The Rwenzori Times
- Type: Magazine
- Founder(s): Wesley Kambale
- Publisher: Rwenzori Times Media Limited
- Founded: April 2, 2015
- Language: English
- Headquarters: Plot 21, Stanley Street, Kasese, Uganda
- Website: Official Website

= The Rwenzori Times =

Ugandan newspaper

The Rwenzori Times (abbreviated as RT) is an independent, first ever and biggest news website and magazine in Rwenzori region. The news website and magazine are owned and published by the Rwenzori Times Media Limited, with its offices and printing on Stanley Street, in the Central Town of Kasese, Uganda.

The Rwenzori Times magazine which was first launched in May 2016 has the second-largest circulation, behind The Independent Magazine - Uganda, and the largest circulation among the districts of Rwenzori with over 10,000 copies being sold daily.
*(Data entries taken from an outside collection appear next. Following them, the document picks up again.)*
Setup of run 1:
## ascon
module ascon
(
    input  logic         clock,            
    input  logic         reset_n,          
    input  logic         i_sys_enable,     
    input  logic         i_start,          
    input  logic         i_data_valid,     
    input  logic [ 63:0] i_data,           
    input  logic [127:0] i_key,            
    input  logic [127:0] i_nonce,          
    output logic [ 63:0] o_cipher,         
    output logic [127:0] o_tag,            
    output logic         o_valid_cipher,   
    output logic         o_done,           
    output logic         o_ready           
);
Size in the first run: ~5700 cells after synthesis, roughly 520 I/O pins, roughly 0.053 mm² of cells after synthesis.
clock: 4.3 ns
lec_check: 0
cap_margin: 20
core_margin: 2
core_utilization: 72
cts_cluster_size: 51
max_routing_layer: met4
setup_slack_margin: 1.25
slew_margin: 20
run.sh (not shown) runs the stock make flow with config.mk's settings and CLKGATE_MAP_FILE=.
As the logs show, run 1 stopped at clock tree synthesis (4_1_cts) after a tool error, so it never reached the end of the flow.
Setup changes, run 1 to run 2
-- flow/config.mk --
<<< run 1, line 8
export CAP_MARGIN = 20
export CORE_MARGIN = 2
export CORE_UTILIZATION = 72
export CTS_CLUSTER_SIZE = 51
export MAX_ROUTING_LAYER = met4
export SETUP_SLACK_MARGIN = 1.25
export SLEW_MARGIN = 20
>>> run 2, line 8
export CAP_MARGIN = 20
export CORE_MARGIN = 2
export CORE_UTILIZATION = 40
export SLEW_MARGIN = 20
==> flow/constraint.sdc <==
create_clock -name core_clock -period 5.85 [get_ports {clock}]
set_input_delay 1.1700 -clock core_clock [delete_from_list [all_inputs] [get_ports {clock}]]
set_output_delay 1.1700 -clock core_clock [all_outputs]
set_load 0.01 [all_outputs]
## What came out
Run 2 ended with every stage complete and zero timing, DRC or antenna violations. Post-synthesis sequential element count essentially unchanged between run 1 and run 2. Run 2: global placer's final weighted congestion about 12% below run 1. Number of flops mapped to enable cells by yosys: run 1 vs run 2 identical.
The following lists how run 3 was set up differently from run 2:
-- flow/config.mk --
<<< run 2, line 7
export LEC_CHECK = 0
export CAP_MARGIN = 20
export CORE_MARGIN = 2
export CORE_UTILIZATION = 40
export SLEW_MARGIN = 20
>>> run 3, line 7
export LEC_CHECK = 0
export CAP_MARGIN = 20
export CELL_PAD_IN_SITES_DETAIL_PLACEMENT = 0
export CELL_PAD_IN_SITES_GLOBAL_PLACEMENT = 0
export CORE_MARGIN = 2
export CORE_UTILIZATION = 65
export CTS_CLUSTER_DIAMETER = 344
export CTS_CLUSTER_SIZE = 11
export GPL_TIMING_DRIVEN = 1
export HOLD_SLACK_MARGIN = 0.2
export MAX_ROUTING_LAYER = met5
export PLACE_DENSITY_LB_ADDON = 0.01
export SETUP_SLACK_MARGIN = 1.72
export SLEW_MARGIN = 20
export TNS_END_PERCENT = 5
--- outcome ---
Going from run 2 to run 3, weighted congestion reported at the end of routability-driven placement now larger, wire length on met2 now smaller.
Against run 2, run 3 comes in 0.033 ns higher on worst setup slack after placement.
From run 2 to run 3 the numbers moved as follows: cell area lost about 3.7%.
Run 3 vs run 2: first-iteration DRC count up by more than a quarter
In the metrics for run 2 and run 3, the one carrying the higher minimum period implied by the final worst setup slack is run 2.
Relative to run 3, the following input files were edited for run 4:
==> flow/config.mk <==
export PLATFORM = sky130hd
export DESIGN_NAME = ascon
export DESIGN_NICKNAME = ascon
export VERILOG_FILES = /design/flow/design.v
export SDC_FILE = /design/flow/constraint.sdc
export NUM_CORES = 4
export LEC_CHECK = 0
export CAP_MARGIN = 20
export CORE_MARGIN = 2
export CORE_UTILIZATION = 72
export MAX_ROUTING_LAYER = met4
export SETUP_SLACK_MARGIN = -0.25
export SLEW_MARGIN = 20
==> flow/constraint.sdc <==
create_clock -name core_clock -period 3.25 [get_ports {clock}]
set_input_delay 0.6500 -clock core_clock [delete_from_list [all_inputs] [get_ports {clock}]]
set_output_delay 0.6500 -clock core_clock [all_outputs]
set_load 0.01 [all_outputs]
==> comparison <==
- Summary — die area, run 4 relative to run 3: lower, by 9.6%.
- On die extent in x, the lower figure sits with run 4, not run 3.
- Delta (run 4 minus run 3): depth of the CTS H-tree has remained practically unchanged; number of clock buffers inserted by TritonCTS grew by 11%; area of the mapped netlist has remained practically unchanged.
- Going from run 3 to run 4, the total of cells resized after clock tree synthesis was found to have gone up by 10.
- Run 4 did not run to completion, as it errored out during global routing (5_1_grt).
- The flow did not stop early for run 3: all stages ran, and the layout cleared the timing, DRC and antenna checks.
The Rwenzori Times is ranked 1st in Rwenzori by online readership with more than 1,000,000 online readers across the world.

==Location==
The head office of The Rwenzori Times and the Rwenzori Times Media Limited, is located at Plot 21, Stanley Street (Rwenzori Road) in the Central Town of Kasese, Uganda's second largest industrial city.